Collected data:
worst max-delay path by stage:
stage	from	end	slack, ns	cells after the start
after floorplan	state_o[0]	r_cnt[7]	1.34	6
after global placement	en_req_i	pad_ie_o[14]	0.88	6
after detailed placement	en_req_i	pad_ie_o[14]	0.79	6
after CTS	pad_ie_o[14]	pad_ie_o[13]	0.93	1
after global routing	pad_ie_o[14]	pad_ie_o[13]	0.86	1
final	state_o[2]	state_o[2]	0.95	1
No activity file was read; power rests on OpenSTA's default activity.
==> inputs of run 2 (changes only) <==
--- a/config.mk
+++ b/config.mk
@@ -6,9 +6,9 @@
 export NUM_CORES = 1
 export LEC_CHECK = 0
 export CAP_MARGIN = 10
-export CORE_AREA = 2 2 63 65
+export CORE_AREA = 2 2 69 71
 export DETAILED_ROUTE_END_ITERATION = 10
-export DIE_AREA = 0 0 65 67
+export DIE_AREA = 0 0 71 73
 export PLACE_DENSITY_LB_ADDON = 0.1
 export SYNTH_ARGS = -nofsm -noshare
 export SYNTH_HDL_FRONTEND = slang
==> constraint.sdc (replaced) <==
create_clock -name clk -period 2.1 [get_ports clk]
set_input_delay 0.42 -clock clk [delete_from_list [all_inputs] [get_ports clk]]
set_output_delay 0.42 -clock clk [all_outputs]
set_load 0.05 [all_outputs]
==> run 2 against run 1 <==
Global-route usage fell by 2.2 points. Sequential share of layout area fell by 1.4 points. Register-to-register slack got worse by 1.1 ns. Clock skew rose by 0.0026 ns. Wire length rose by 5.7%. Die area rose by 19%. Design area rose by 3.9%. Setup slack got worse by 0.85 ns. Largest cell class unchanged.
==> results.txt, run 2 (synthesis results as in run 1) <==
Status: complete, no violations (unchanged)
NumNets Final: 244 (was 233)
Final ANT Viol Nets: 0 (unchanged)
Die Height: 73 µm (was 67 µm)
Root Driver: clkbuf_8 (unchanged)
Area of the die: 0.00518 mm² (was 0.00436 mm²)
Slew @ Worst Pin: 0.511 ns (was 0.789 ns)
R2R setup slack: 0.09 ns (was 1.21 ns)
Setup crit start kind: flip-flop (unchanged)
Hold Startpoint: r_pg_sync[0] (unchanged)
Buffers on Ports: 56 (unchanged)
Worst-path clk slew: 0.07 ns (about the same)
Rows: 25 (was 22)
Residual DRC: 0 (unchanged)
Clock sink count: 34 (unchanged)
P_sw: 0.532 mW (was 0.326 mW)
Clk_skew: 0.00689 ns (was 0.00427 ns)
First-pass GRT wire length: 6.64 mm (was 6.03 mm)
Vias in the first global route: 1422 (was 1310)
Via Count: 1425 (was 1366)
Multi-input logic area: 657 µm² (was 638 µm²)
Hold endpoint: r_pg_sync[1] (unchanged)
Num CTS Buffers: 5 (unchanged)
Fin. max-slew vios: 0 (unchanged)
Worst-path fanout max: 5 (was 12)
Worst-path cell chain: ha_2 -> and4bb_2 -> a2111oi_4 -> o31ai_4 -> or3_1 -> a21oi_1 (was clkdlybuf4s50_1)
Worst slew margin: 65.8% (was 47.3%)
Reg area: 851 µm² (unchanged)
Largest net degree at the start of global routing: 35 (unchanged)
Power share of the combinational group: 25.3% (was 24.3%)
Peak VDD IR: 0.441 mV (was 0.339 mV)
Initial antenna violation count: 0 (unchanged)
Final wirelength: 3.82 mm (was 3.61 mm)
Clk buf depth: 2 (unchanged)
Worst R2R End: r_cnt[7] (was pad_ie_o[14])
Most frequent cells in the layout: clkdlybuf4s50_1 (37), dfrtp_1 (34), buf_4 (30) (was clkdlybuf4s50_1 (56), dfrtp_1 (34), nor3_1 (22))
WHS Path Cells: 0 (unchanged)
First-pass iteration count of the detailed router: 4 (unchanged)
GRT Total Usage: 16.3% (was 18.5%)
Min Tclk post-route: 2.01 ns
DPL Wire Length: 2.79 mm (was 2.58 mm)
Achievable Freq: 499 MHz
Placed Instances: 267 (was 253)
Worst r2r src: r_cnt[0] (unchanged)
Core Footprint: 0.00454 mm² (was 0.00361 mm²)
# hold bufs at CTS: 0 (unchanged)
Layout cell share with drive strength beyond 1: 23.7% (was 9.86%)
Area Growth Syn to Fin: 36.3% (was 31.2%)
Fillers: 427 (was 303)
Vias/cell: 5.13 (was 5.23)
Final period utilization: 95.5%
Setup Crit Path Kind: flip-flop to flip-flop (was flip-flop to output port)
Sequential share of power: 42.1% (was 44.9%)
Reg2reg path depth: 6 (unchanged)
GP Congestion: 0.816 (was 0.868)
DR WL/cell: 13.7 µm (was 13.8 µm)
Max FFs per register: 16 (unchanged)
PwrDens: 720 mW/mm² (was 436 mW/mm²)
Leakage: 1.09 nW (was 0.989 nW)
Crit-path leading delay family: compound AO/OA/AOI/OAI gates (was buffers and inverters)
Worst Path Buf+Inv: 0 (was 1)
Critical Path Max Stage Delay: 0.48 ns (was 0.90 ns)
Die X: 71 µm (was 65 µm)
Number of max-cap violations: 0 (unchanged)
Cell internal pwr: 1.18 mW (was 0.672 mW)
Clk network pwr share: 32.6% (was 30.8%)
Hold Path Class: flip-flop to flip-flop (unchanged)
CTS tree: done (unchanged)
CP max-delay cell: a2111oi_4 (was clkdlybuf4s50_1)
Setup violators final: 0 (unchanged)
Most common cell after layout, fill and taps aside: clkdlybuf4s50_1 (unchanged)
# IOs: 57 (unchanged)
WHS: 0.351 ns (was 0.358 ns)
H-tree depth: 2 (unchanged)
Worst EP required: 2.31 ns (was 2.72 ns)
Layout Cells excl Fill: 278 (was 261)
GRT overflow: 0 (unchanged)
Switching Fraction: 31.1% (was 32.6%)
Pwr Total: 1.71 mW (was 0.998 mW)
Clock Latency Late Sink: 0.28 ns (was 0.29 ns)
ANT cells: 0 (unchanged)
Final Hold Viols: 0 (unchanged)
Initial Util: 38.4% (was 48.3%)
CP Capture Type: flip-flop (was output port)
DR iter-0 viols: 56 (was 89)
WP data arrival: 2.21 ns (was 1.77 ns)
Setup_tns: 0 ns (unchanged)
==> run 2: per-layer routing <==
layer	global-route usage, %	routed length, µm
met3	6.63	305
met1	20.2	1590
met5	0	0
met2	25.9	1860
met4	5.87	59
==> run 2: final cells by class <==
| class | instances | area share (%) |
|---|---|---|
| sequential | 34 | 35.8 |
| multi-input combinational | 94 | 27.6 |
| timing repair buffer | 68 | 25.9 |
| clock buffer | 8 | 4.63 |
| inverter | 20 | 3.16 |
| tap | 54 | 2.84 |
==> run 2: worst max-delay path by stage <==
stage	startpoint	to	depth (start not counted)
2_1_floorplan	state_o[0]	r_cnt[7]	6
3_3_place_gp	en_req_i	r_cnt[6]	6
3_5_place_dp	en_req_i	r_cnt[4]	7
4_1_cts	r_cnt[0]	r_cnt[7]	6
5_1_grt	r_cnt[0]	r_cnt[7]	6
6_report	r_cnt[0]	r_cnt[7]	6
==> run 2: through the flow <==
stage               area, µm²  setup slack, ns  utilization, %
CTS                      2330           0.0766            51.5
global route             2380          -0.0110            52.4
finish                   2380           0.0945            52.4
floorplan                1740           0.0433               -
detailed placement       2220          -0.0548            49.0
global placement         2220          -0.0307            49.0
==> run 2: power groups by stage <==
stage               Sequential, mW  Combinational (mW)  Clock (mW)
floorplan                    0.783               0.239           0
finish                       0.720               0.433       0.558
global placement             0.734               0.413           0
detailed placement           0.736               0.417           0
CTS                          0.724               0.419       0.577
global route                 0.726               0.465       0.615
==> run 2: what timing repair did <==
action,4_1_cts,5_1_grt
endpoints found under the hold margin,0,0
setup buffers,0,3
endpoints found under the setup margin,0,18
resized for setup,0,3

• TASK ITEM
Working through the data above, find every line holding "layer" and copy it.

• OUTPUT
==> run 2: per-layer routing <==
layer	global-route usage, %	routed length, µm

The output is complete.